Method embodiments of the present application are described in detail above with reference to fig. 1 to 10, and apparatus embodiments of the present application are described in detail below with reference to fig. 11 to 18. It is to be understood that the description of the method embodiments corresponds to the description of the apparatus embodiments, and therefore reference may be made to the method embodiments above for parts which are not described in detail.

Fig. 11 is a schematic structural diagram of an image alignment apparatus according to an exemplary embodiment of the present application. As shown in fig. 11, the image alignment apparatus provided in the embodiment of the present application includes a first determination module 300 and a second determination module 400. The first determination module 300 is configured to determine a camera depth map corresponding to each of a plurality of cameras in the aircraft based on depth data corresponding to terrain data of the target scene. The second determining module 400 is configured to project the images captured by the plurality of cameras to the image planes of the virtual cameras corresponding to the plurality of cameras based on the camera depth maps corresponding to the plurality of cameras, and determine the alignment images corresponding to the images captured by the plurality of cameras.

Fig. 12 is a schematic structural diagram of a first determining module according to an exemplary embodiment of the present application. As shown in fig. 12, in the image alignment apparatus provided in the embodiment of the present application, the first determining module 300 includes a depth information determining unit 301 and a camera depth map determining unit 302. The depth information determining unit 301 is configured to determine depth information of an image plane corresponding to each of the plurality of cameras in the terrain data based on the depth data and a relative transformation relationship between a camera coordinate system corresponding to each of the plurality of cameras and a world coordinate system. The camera depth map determination unit 302 is configured to determine a camera depth map corresponding to each of the plurality of cameras based on depth information of an image plane corresponding to each of the plurality of cameras in the terrain data.

Fig. 13 is a schematic structural diagram of a depth information determining unit according to an exemplary embodiment of the present application. As shown in fig. 13, in the image alignment apparatus provided in the embodiment of the present application, the depth information determining unit 301 includes a first determining subunit 3011, a second determining subunit 3012, and a third determining subunit 3013. The first determination subunit 3011 is configured to determine, based on the depth data and the relative transformation relationship between the camera coordinate system and the world coordinate system corresponding to each of the plurality of cameras, camera center coordinates corresponding to each of the plurality of cameras. The second determining subunit 3012 is configured to determine depth information of the camera center coordinates corresponding to each of the plurality of cameras in the topographic data based on the camera center coordinates corresponding to each of the plurality of cameras and the depth data. The third determining subunit 3013 is configured to determine, based on depth information of camera center coordinates in the topographic data corresponding to each of the plurality of cameras, depth information of an image plane corresponding to each of the plurality of cameras in the topographic data.

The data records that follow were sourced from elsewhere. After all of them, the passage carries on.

$ cat config.mk
export PLATFORM = sky130hd
export DESIGN_NAME = byte_ring_buffer_line_detect_unit
export DESIGN_NICKNAME = d
export VERILOG_FILES = /design/src/rtl/brb_pkg.sv /design/src/rtl/brb_ctrl.sv /design/src/rtl/brb_dp.sv /design/src/rtl/byte_ring_buffer_line_detect_unit.sv
export SDC_FILE = /design/constraint.sdc
export NUM_CORES = 2
export LEC_CHECK = 0
export CORE_MARGIN = 2
export CORE_UTILIZATION = 57
export DETAILED_ROUTE_END_ITERATION = 7
export DONT_BUFFER_PORTS = 1
export GPL_ROUTABILITY_DRIVEN = 0
export PLACE_DENSITY = 0.75
export SYNTH_ARGS = -nofsm -noshare
export SYNTH_HDL_FRONTEND = slang
export SYNTH_HIERARCHICAL = 1
export SYNTH_SLANG_ARGS = --single-unit
$ cat constraint.sdc
create_clock -name clk -period 4.25 [get_ports clk]
set_input_delay 0.6375 -clock clk [delete_from_list [all_inputs] [get_ports clk]]
set_output_delay 0.6375 -clock clk [all_outputs]
set_load 0.02 [all_outputs]
$ cat src/rtl/brb_pkg.sv
`timescale 1ns / 1ps
`default_nettype none
// ----------------------------------------------------------------------------
// brb_pkg
// Shared types and constants for the byte ring buffer with line detection.
// ----------------------------------------------------------------------------
package brb_pkg;

  localparam int DEPTH_DEFAULT    = 256;
  localparam int MAX_TERM_DEFAULT = 4;

  // terminator register holds four bytes; bytes beyond read as zero
  localparam int TERM_REG_BYTES = 4;

  localparam int CFG_INDEX_W = 2;
  localparam int CFG_DATA_W  = 32;

  localparam logic [CFG_INDEX_W-1:0] REG_TERM_BYTES  = 2'd0;
  localparam logic [CFG_INDEX_W-1:0] REG_TERM_LENGTH = 2'd1;

  localparam logic [31:0] TERM_BYTES_RESET  = 32'h0000_0A0D;
  localparam logic [2:0]  TERM_LENGTH_RESET = 3'd2;

  typedef enum logic [1:0] {
    ACT_PUT   = 2'd0,
    ACT_GET   = 2'd1,
    ACT_CLEAR = 2'd2,
    ACT_QUERY = 2'd3
  } action_t;

  typedef struct packed {
    action_t    action;
    logic [7:0] write_byte;
  } in_t;

  typedef struct packed {
    logic [7:0] read_byte;
    logic       read_valid;
    logic       dropped_oldest;
    logic [7:0] fill_level;
    logic [7:0] line_length;
  } out_t;

  typedef enum logic [2:0] {
    ST_IDLE,
    ST_EXEC,
    ST_SCAN_INIT,
    ST_SCAN,
    ST_FINISH
  } state_t;

  typedef struct packed {
    logic accept;
    logic exec;
    logic scan_init;
    logic scan_run;
    logic load_out;
  } ctrl_cmd_t;

  typedef struct packed {
    logic scan_done;
    logic out_free;
  } dp_status_t;

endpackage
`default_nettype wire

$ cat src/rtl/brb_ctrl.sv
`timescale 1ns / 1ps
`default_nettype none
// ----------------------------------------------------------------------------
// brb_ctrl
// Sequencer: accept, execute action, scan for a line, hand off the result.
// ----------------------------------------------------------------------------
module brb_ctrl (
  input  wire logic                   clk,
  input  wire logic                   rst,
  input  wire logic                   in_valid,
  output      logic                   in_stall,
  input  wire brb_pkg::dp_status_t    status,
  output      brb_pkg::ctrl_cmd_t     cmd
);

  brb_pkg::state_t state;
  brb_pkg::state_t state_next;

  always_ff @(posedge clk) begin
    if (rst) begin
      state <= brb_pkg::ST_IDLE;
    end else begin
      state <= state_next;
    end
  end

  always_comb begin
    state_next = state;
    case (state)
      brb_pkg::ST_IDLE: begin
        if (in_valid) state_next = brb_pkg::ST_EXEC;
      end
      brb_pkg::ST_EXEC: begin
        state_next = brb_pkg::ST_SCAN_INIT;
      end
      brb_pkg::ST_SCAN_INIT: begin
        state_next = brb_pkg::ST_SCAN;
      end
      brb_pkg::ST_SCAN: begin
        if (status.scan_done) state_next = brb_pkg::ST_FINISH;
      end
      brb_pkg::ST_FINISH: begin
        if (status.out_free) state_next = brb_pkg::ST_IDLE;
      end
      default: begin
        state_next = brb_pkg::ST_IDLE;
      end
    endcase
  end

  always_comb begin
    in_stall      = 1'b1;
    cmd           = '0;
    case (state)
      brb_pkg::ST_IDLE: begin
        in_stall   = 1'b0;
        cmd.accept = in_valid;
      end
      brb_pkg::ST_EXEC:      cmd.exec      = 1'b1;
      brb_pkg::ST_SCAN_INIT: cmd.scan_init = 1'b1;
      brb_pkg::ST_SCAN:      cmd.scan_run  = 1'b1;
      brb_pkg::ST_FINISH:    cmd.load_out  = status.out_free;
      default: begin
        in_stall = 1'b1;
      end
    endcase
  end

endmodule
`default_nettype wire

$ cat src/rtl/brb_dp.sv
`timescale 1ns / 1ps
`default_nettype none
// ----------------------------------------------------------------------------
// brb_dp
// Datapath: byte store, pointers, terminator registers, line scanner and
// result register.
// ----------------------------------------------------------------------------
module brb_dp #(
  parameter int DEPTH          = brb_pkg::DEPTH_DEFAULT,
  parameter int MAX_TERMINATOR = brb_pkg::MAX_TERM_DEFAULT
) (
  input  wire logic                               clk,
  input  wire logic                               rst,
  input  wire logic                               cfg_we,
  input  wire logic [brb_pkg::CFG_INDEX_W-1:0]    cfg_index,
  input  wire logic [brb_pkg::CFG_DATA_W-1:0]     cfg_data,
  input  wire brb_pkg::in_t                       in_data,
  input  wire brb_pkg::ctrl_cmd_t                 cmd,
  output      brb_pkg::dp_status_t                status,
  input  wire logic                               out_stall,
  output      logic                               out_valid,
  output      brb_pkg::out_t                      out_data
);

  localparam int PTR_W = $clog2(DEPTH);
  localparam int SW    = (PTR_W + 1 > 8) ? PTR_W + 1 : 8;
  localparam int MW    = $clog2(MAX_TERMINATOR + 1);

  function automatic logic [PTR_W-1:0] next_slot(input logic [PTR_W-1:0] p);
    return (p == PTR_W'(DEPTH - 1)) ? '0 : p + PTR_W'(1);
  endfunction

  logic [31:0]       term_bytes;
  logic [2:0]        term_length;
  brb_pkg::in_t      item;
  logic [PTR_W-1:0]  rp;
  logic [PTR_W-1:0]  wp;
  logic [7:0]        mem [DEPTH];
  logic [7:0]        rd_data;
  logic              get_ok;
  logic              dropped;
  logic [7:0]        rbyte;
  logic [PTR_W-1:0]  scan_idx;
  logic              cmp_pend;
  logic              found;
  logic [MW-1:0]     matched;
  logic [PTR_W-1:0]  size;
  logic [7:0]        line_len;

  logic [PTR_W-1:0]  wp_adv;
  logic [PTR_W-1:0]  rp_adv;
  logic              is_full;
  logic              is_empty;
  logic [MW-1:0]     need;
  logic [7:0]        tb;
  logic [MW-1:0]     matched_inc;
  logic              hit;
  logic              issue;
  logic              compare;
  logic              rd_en;
  logic [PTR_W-1:0]  rd_addr;
  logic [SW-1:0]     fill;
  logic [SW-1:0]     len_sum;

  assign wp_adv   = next_slot(wp);
  assign rp_adv   = next_slot(rp);
  assign is_full  = (wp_adv == rp);
  assign is_empty = (rp == wp);

  // configuration
  always_ff @(posedge clk) begin
    if (rst) begin
      term_bytes  <= brb_pkg::TERM_BYTES_RESET;
      term_length <= brb_pkg::TERM_LENGTH_RESET;
    end else if (cfg_we) begin
      if (cfg_index == brb_pkg::REG_TERM_BYTES) begin
        term_bytes <= cfg_data[31:0];
      end else if (cfg_index == brb_pkg::REG_TERM_LENGTH) begin
        term_length <= cfg_data[2:0];
      end
    end
  end

  always_ff @(posedge clk) begin
    if (cmd.accept) item <= in_data;
  end

  // pointers
  always_ff @(posedge clk) begin
    if (rst) begin
      rp <= '0;
      wp <= '0;
    end else if (cmd.exec) begin
      case (item.action)
        brb_pkg::ACT_PUT: begin
          if (is_full) rp <= rp_adv;
          wp <= wp_adv;
        end
        brb_pkg::ACT_GET: begin
          if (!is_empty) rp <= rp_adv;
        end
        brb_pkg::ACT_CLEAR: begin
          rp <= '0;
          wp <= '0;
        end
        default: begin
        end
      endcase
    end
  end

  always_ff @(posedge clk) begin
    if (cmd.exec) begin
      dropped <= (item.action == brb_pkg::ACT_PUT) && is_full;
      get_ok  <= (item.action == brb_pkg::ACT_GET) && !is_empty;
    end
  end

  // byte store, single port
  assign rd_en   = (cmd.exec && item.action == brb_pkg::ACT_GET) || issue;
  assign rd_addr = cmd.exec ? rp : scan_idx;

  always_ff @(posedge clk) begin
    if (cmd.exec && item.action == brb_pkg::ACT_PUT) begin
      mem[wp] <= item.write_byte;
    end
  end

  always_ff @(posedge clk) begin
    if (rd_en) rd_data <= mem[rd_addr];
  end

  // terminator match
  always_comb begin
    if ({1'b0, term_length} > 4'(MAX_TERMINATOR)) begin
      need = MW'(MAX_TERMINATOR);
    end else begin
      need = MW'(term_length);
    end
  end

  always_comb begin
    tb = 8'd0;
    for (int k = 0; k < brb_pkg::TERM_REG_BYTES; k++) begin
      if (k < MAX_TERMINATOR && matched == MW'(k)) tb = term_bytes[8*k +: 8];
    end
  end

  assign matched_inc = matched + MW'(1);
  assign hit         = (rd_data == tb);
  assign issue       = cmd.scan_run && !found && (need != '0) && (scan_idx != wp);
  assign compare     = cmd.scan_run && cmp_pend && !found;
  assign len_sum     = SW'(size) + SW'(1);

  assign status.scan_done = found || (need == '0) || ((scan_idx == wp) && !cmp_pend);

  // scan: each address is issued, and its byte is compared in the next cycle
  always_ff @(posedge clk) begin
    if (rst) begin
      cmp_pend <= 1'b0;
      found    <= 1'b0;
    end else if (cmd.scan_init) begin
      cmp_pend <= 1'b0;
      found    <= 1'b0;
    end else if (cmd.scan_run) begin
      cmp_pend <= issue;
      if (compare && hit && matched_inc >= need) found <= 1'b1;
    end
  end

  always_ff @(posedge clk) begin
    if (cmd.scan_init) begin
      rbyte    <= get_ok ? rd_data : 8'd0;
      scan_idx <= rp;
      matched  <= '0;
      size     <= '0;
      line_len <= 8'd0;
    end else if (cmd.scan_run) begin
      if (issue) scan_idx <= next_slot(scan_idx);
      if (compare) begin
        size <= size + PTR_W'(1);
        if (hit) begin
          matched <= matched_inc;
          if (matched_inc >= need) line_len <= len_sum[7:0];
        end else begin
          // naive matcher: no recheck of this byte
          matched <= '0;
        end
      end
    end
  end

  // fill level after the action
  always_comb begin
    fill = SW'(wp) - SW'(rp);
    if (wp < rp) fill = fill + SW'(DEPTH);
  end

  // result register
  assign status.out_free = !out_valid || !out_stall;

  always_ff @(posedge clk) begin
    if (rst) begin
      out_valid <= 1'b0;
    end else if (cmd.load_out) begin
      out_valid <= 1'b1;
    end else if (!out_stall) begin
      out_valid <= 1'b0;
    end
  end

  always_ff @(posedge clk) begin
    if (cmd.load_out) begin
      out_data.read_byte      <= rbyte;
      out_data.read_valid     <= get_ok;
      out_data.dropped_oldest <= dropped;
      out_data.fill_level     <= fill[7:0];
      out_data.line_length    <= line_len;
    end
  end

endmodule
`default_nettype wire

$ cat src/rtl/byte_ring_buffer_line_detect_unit.sv
`timescale 1ns / 1ps
`default_nettype none
// ----------------------------------------------------------------------------
// byte_ring_buffer_line_detect_unit
// Byte ring buffer (DEPTH-1 usable) with put/get/clear/query requests and
// first-line length detection on every result.
// ----------------------------------------------------------------------------
// One request is in work at a time. The time from acceptance to the next
// acceptance grows with the fill level and is shorter when a line is found
// early or the terminator length is zero; it is set by the line scan, which
// reads the single-port byte store one byte per cycle from the oldest byte
// onward. The result register lets a new request be accepted while the
// previous result waits to be taken. Configuration is written through
// cfg_we/cfg_index/cfg_data: index 0 is the terminator bytes (first byte in
// bits 7:0), index 1 the terminator length; other indexes are ignored. The
// store needs no clearing after reset.
module byte_ring_buffer_line_detect_unit #(
  parameter int DEPTH          = brb_pkg::DEPTH_DEFAULT,
  parameter int MAX_TERMINATOR = brb_pkg::MAX_TERM_DEFAULT
) (
  input  wire logic                               clk,
  input  wire logic                               rst,
  input  wire logic                               cfg_we,
  input  wire logic [brb_pkg::CFG_INDEX_W-1:0]    cfg_index,
  input  wire logic [brb_pkg::CFG_DATA_W-1:0]     cfg_data,
  input  wire logic                               in_valid,
  output      logic                               in_stall,
  input  wire brb_pkg::in_t                       in_data,
  output      logic                               out_valid,
  input  wire logic                               out_stall,
  output      brb_pkg::out_t                      out_data
);

  brb_pkg::ctrl_cmd_t  cmd;
  brb_pkg::dp_status_t status;

  brb_ctrl u_ctrl (
    .clk      (clk),
    .rst      (rst),
    .in_valid (in_valid),
    .in_stall (in_stall),
    .status   (status),
    .cmd      (cmd)
  );

  brb_dp #(
    .DEPTH          (DEPTH),
    .MAX_TERMINATOR (MAX_TERMINATOR)
  ) u_dp (
    .clk       (clk),
    .rst       (rst),
    .cfg_we    (cfg_we),
    .cfg_index (cfg_index),
    .cfg_data  (cfg_data),
    .in_data   (in_data),
    .cmd       (cmd),
    .status    (status),
    .out_stall (out_stall),
    .out_valid (out_valid),
    .out_data  (out_data)
  );

endmodule
`default_nettype wire

Yosys cells after proc, flatten, opt, wreduce, memory -nomap -nowiden --
Memories as Yosys holds them, arrays and structs flattened. A register that Yosys moved wholly into a read port is not among the register bits. Index checks and enable logic that the tools add are counted.
Storage, ports and cells: register bits after elaboration 130, RAM bits 2048, bits of input ports 49, output and inout bits 28, word-level logic and storage cells 132, memories kept 1
Memories:
- u_dp.mem | words 256, width 8, read ports 1, clocked after Yosys merged registers in 1, write ports 1, RTL line brb_dp.sv:38 | logic [7:0] mem [DEPTH];
Operators by class: $add $sub $neg 8, $lt $le $gt $ge 3, eq/ne operators 24, mux-type cells 32, bitwise operators 1, reductions and logical operators 41
Operator list (number):
- 8-bit 2-to-1 mux | 14
- 8-bit by 1-bit adder with 8-bit output, second input constant | 6
- 8-bit == test | 4
- 8-bit == test, second input constant | 3
- 8-bit one-hot mux with 3 select lines | 1
- 8-bit one-hot mux with 2 select lines | 1
- 3-bit 2-to-1 mux | 5
- 3-bit one-hot mux with 5 select lines | 1
- 3-bit by 2-bit == test with 1-bit output, second input constant | 4
- 1-bit logical AND | 12
- 1-bit 2-to-1 mux | 10
- 2-bit AND reduction | 5
- 3-bit zero test | 3
- 8-bit less-than comparator | 1
- 8-bit != test | 1
- 4-bit AND reduction | 2
- 8-bit subtractor | 1
- 3-bit by 1-bit == test with 1-bit output, second input constant | 2
- 2-bit by 1-bit != test with 1-bit output, second input constant | 3
- 2-bit != test, second input constant | 3
- 3-bit AND reduction | 2
- 2-bit nonzero test | 3
- 3-bit nonzero test | 2
- 1-bit zero test | 5
- 10 further kinds | 15

Depth between registers and ports, before layout --
word-level depth 9, gate-level depth with buffers 15, mapped depth without buffers 10

Modules after synthesis --
Netlist, hierarchy kept.
By module, submodules not included:
- brb_dp | instances 1, cells each 5946, area each 87391.3 um2, seq. area each 64822.2 um2
- brb_ctrl | instances 1, cells each 20, area each 177.7 um2, seq. area each 60.1 um2

Least setup slack after synthesis --
OpenSTA, ideal clock, no wires.
path type register to register, from reg u_dp/item[0] (netlist bit), to mem u_dp.mem[0][0], data pin, setup time 817 ps, data arrival time 3228 ps, data required time 3433 ps, slack 204 ps, cell stages (with the launch flop) 1, buffers on the path 0, clock period less this slack 4046 ps, cells stage by stage edfxtp_1
RTL lines:
- start, declared | RTL line brb_dp.sv:35 | brb_pkg::in_t item;
- start signal, assigned | RTL line brb_dp.sv:85 | if (cmd.accept) item <= in_data;
- end, declared | RTL line brb_dp.sv:38
No word-level cell before the write port.

==> impl_metrics.ini <==
[timing]
hold_ws_ns = 0.0868
relSlewSlack_pct = 21.3
fin_skew_ns = 0.0577
report.final.slew_viol_count = 0
timing.setup.tns_ns = 0
worst_slack_ns = 0.0706
timing_hold_violations_final = 0
setup_viol = 0
fin_crit_ns = 4.18
worstMarginPinSlew_ns = 1.18
min_period_over_period_pct = 98.3
rsz0062_at_grt = no
clock.fmax_mhz = 239

[yosys]
syn_area_per_cell_sq_um = 14.7
muxShareOfSynthArea_pct = 7.19
synth_compound_area_share_pct = 6.00
syn-num-nets = 6038
ys_seq_area_share_pct = 74.1
synth_area_sq_um = 87600
synth-simple-area-share_pct = 9.73
async_flop_share_pct = 0
synthFlopType = edfxtp_1
synth-seq-cells = 2186
synthDistinctLibCells = 77
synth-edff-count = 2110
ys_warn_count = 6
synth_top_family_by_area = simple AND/OR/NAND/NOR gates
synth_xor_area_share_pct = 0.450
syn_inst = 5966
synthAdderAreaFrac_pct = 0.337

[critical_path]
reg2reg_slack_ns = 0.07
start_kind = register
crit_fanout = 36
cp.arrival_ns = 4.75
r2r-start = u_ctrl/state[2]
crit_type = register to register
reg2reg_to = u_dp/rd_data[5]
worst-r2r-cell-count = 11
end_kind = register
worstPathRequired_ns = 4.82

[hold_path]
min_delay_path_depth = 3
hp-start = out_stall
hold-path-endpoint = u_ctrl/state[2]
hold_path.class = input port to register

[route]
drc = 7
met3RoutedLength_um = 31300
ant_nets = 0
drtIter0Drc = 8697
route.met2.wl_um = 110000
wl_um = 239000
drtPass1Iterations = 8
routed-via-count = 54697
vias_per_cell = 6.59
wire_per_inst_um = 28.8
wl_met1_um = 86000
highest-signal-layer = met5

[cells_and_area]
layout_commonest_cell = edfxtp_1
multiInputGateArea_sq_um = 21000
drive_above_1_share_pct = 11.3
fill_cells = 10205
seq_area_sq_um = 64900
diodes = 0
final_cell_mix = edfxtp_1, nand2_1, mux2i_1
postLayoutCoreUtil_pct = 64.9
syn_to_final_growth_pct = 12.9
nets = 6173

[cts]
post_cts_buffers = 0
clockBufferDepth = 3
cts_made_buffers = 209
clock_tree.root_cell = clkbuf_16
clock_latency_ns = 0.87
clk_pin_slew_ns = 0.06
clock_sinks = 2186
htreeDepth = 4
cts_tree = built

[pwr]
p_leak_nw = 32.6
pwr-share-comb_pct = 12.7
p_sw_share_pct = 25.1
power_mw = 48.7
ir_drop_mv = 0.496
p_per_area_nw_per_um2 = 493
p_clk_share_pct = 38.2
p_int_mw = 36.5
p_switching_mw = 12.2
p_seq_share_pct = 49.1

[grt]
grt_overflow = 0
track_usage_pct = 30.2
grt_pass1_wl_um = 349000
grt_pass1_vias = 52503
grt_max_degree = 168
antenna_found_initial = 6

[floorplan]
ios = 77
dieHeight_um = 396
core_area_sq_um = 152000
start_util_pct = 57.5
die-area_sq_um = 157000
die_x_um = 396
num_rows = 143

[placed_design]
dp.final_hpwl_um = 145000
place_ws_ns = -0.0879
port_buffers = 0

[outcome]
status = complete, but fails checks
violations = design-rule violations

[flow_run]
max-cap-violations = 0
[power groups by stage]
stage	Combinational, mW	Sequential (mW)	Clock, mW
floorplan	3.34	24.6	0
CTS	6.04	23.9	18.8
detailed placement	5.95	24.4	0
global placement	5.85	24.4	0
finish	6.21	23.9	18.6
global route	6.44	23.9	19.6
[flip-flops by register name, indices dropped and copies added (netlist names), 8 cells and up]
name / cells
u_dp/mem: 2048
u_dp/term_bytes: 32
u_dp/out_data: 26
u_dp/item: 10
u_dp/line_len: 8
u_dp/rbyte: 8
u_dp/rd_data: 8
u_dp/rp: 8
u_dp/scan_idx: 8
u_dp/size: 8
u_dp/wp: 8
[cells by family after synthesis]
| kind of cell | Yosys count |
|---|---|
| flip-flops | 2186 |
| AND/OR/NAND/NOR | 1981 |
| AO/OA/AOI/OAI | 773 |
| multiplexers | 527 |
| buffers and inverters | 431 |
| XOR/XNOR | 45 |
| adder cells (fa/ha/maj) | 23 |
[worst max-delay path by stage]
stage | startpoint | cells after the start | to | slack (ns)
final | u_ctrl/state[2] | 11 | u_dp/rd_data[5] | 0.07
after global placement | u_ctrl/state[2] | 12 | u_dp/rd_data[3] | -0.04
after global routing | u_ctrl/state[2] | 10 | u_dp/rd_data[4] | 0.05
after CTS | u_ctrl/state[0] | 10 | u_dp/rd_data[7] | 0.0004
after floorplan | u_dp/item[0] | 0 | u_dp/mem[0][0] | 0.20
after detailed placement | u_ctrl/state[2] | 12 | u_dp/rd_data[3] | -0.09
[synth_stat cells (all sizes together) (5+ instances only)]
cell	n	area share, %
xnor2	18	0.18
a2111oi	20	0.22
nor4	5	0.043
a22oi	7	0.060
xor2	27	0.27
a211oi	10	0.097
ha	22	0.31
buf	163	1.0
a21oi	171	0.99
mux2	5	0.069
inv	26	0.11
nand2b	13	0.093
nor2b	24	0.17
nor3b	5	0.043
and2	10	0.071
a32oi	6	0.077
o21ai	103	0.59
o31ai	9	0.083
a311oi	31	0.32
and3	12	0.086
nand3	404	2.3
a31oi	136	0.97
mux2i	441	5.0
nand4	32	0.23
nand2	1008	4.3
nor3	105	0.61
edfxtp	2110	72
o41ai	23	0.23
nor2	317	1.4
dfxtp	76	1.7
or3	12	0.086
clkbuf	242	1.0
nand3b	19	0.16
mux4	81	2.1
o22ai	65	0.46
o221ai	158	1.6
[cell type report]
type	count	area share [%]
inverter	26	0.0987
clock inverter	120	1.35
multi-input combinational	3349	21.3
clock buffer	257	5.60
timing repair buffer	329	3.46
tap	2030	2.57
sequential	2186	65.6
[per-stage QoR]
step	std cells	area (sq um)
floorplan	5966	87600
global route	8297	98800
detailed placement	7875	91400
finish	8297	98800
global placement	7875	91400
CTS	8297	98800
[layer usage]
| layer | vias up | global-route usage, % |
|---|---|---|
| met5 | - | 0 |
| met4 | 12 | 13.1 |
| met3 | 643 | 7.06 |
| met2 | 3979 | 46.5 |
| met1 | 26994 | 41.6 |
| li1 | 23069 | - |
[timing repair]
item | in CTS | in global routing
resized for setup | 2 | 7
setup endpoints to repair | 2 | 4
hold endpoints to repair | 67 | 0
hold buffers | 45 | 0
[worst max-delay path, stage by stage (launching register included)]
cell     delay (ns)
dfxtp_1        0.32
nor3b_2        0.36
mux2_8         0.61
buf_12         0.30
buf_12         0.27
mux2i_1        0.25
o22ai_1        0.17
o21ai_0        0.29
o21ai_0        0.26
o41ai_1        0.63
buf_4          0.22
nand4_1        0.08
(Power assumes the default switching activity.)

Fig. 14 is a schematic structural diagram of a third determining subunit according to an exemplary embodiment of the present application. As shown in fig. 14, in the image alignment apparatus provided in the embodiment of the present application, the third determination subunit 3013 includes, for each of the plurality of cameras, a fourth determination subunit 30130 and a fifth determination subunit 30131. The fourth determining subunit is configured to 30130, determine depth information corresponding to each camera coordinate in the topographic data based on depth information and coordinate offset information corresponding to the camera center coordinate in the topographic data, where the coordinate offset information includes offsets of other camera coordinates corresponding to each camera with respect to the camera center coordinate. The fifth determining subunit 30131 is configured to determine depth information, in the topographic data, of an image plane of each camera based on depth information, in the topographic data, of respective camera coordinates corresponding to each camera.

Fig. 15 is a schematic structural diagram of an image alignment apparatus according to another exemplary embodiment of the present application. As shown in fig. 15, in the image alignment apparatus provided in the embodiment of the present application, the image alignment apparatus further includes a three-dimensional reconstruction information determining module 500 and a topographic data determining module 600. The three-dimensional reconstruction information determining module 500 is configured to determine three-dimensional reconstruction information corresponding to a target scene. The terrain data determination module 600 is configured to generate terrain data of the target scene based on the three-dimensional reconstruction information.

Fig. 16 is a schematic structural diagram of a first determining module according to another exemplary embodiment of the present application. As shown in fig. 16, in the image alignment apparatus provided in the embodiment of the present application, the first determining module 300 includes a depth data determining unit 303, a sixth determining unit 304, and a seventh determining unit 305. The depth data determination unit 303 is configured to determine depth data corresponding to terrain data of the target scene based on depth data acquired by a depth sensor in the aircraft. The sixth determination unit 304 is configured to generate a depth map corresponding to the depth sensor based on depth data corresponding to terrain data of the target scene. The seventh determining unit 305 is configured to determine a camera depth map corresponding to each of the plurality of cameras based on the depth map corresponding to the depth sensor, the relative transformation relationship between the depth sensor and the plurality of cameras, and the intrinsic parameter information corresponding to each of the plurality of cameras.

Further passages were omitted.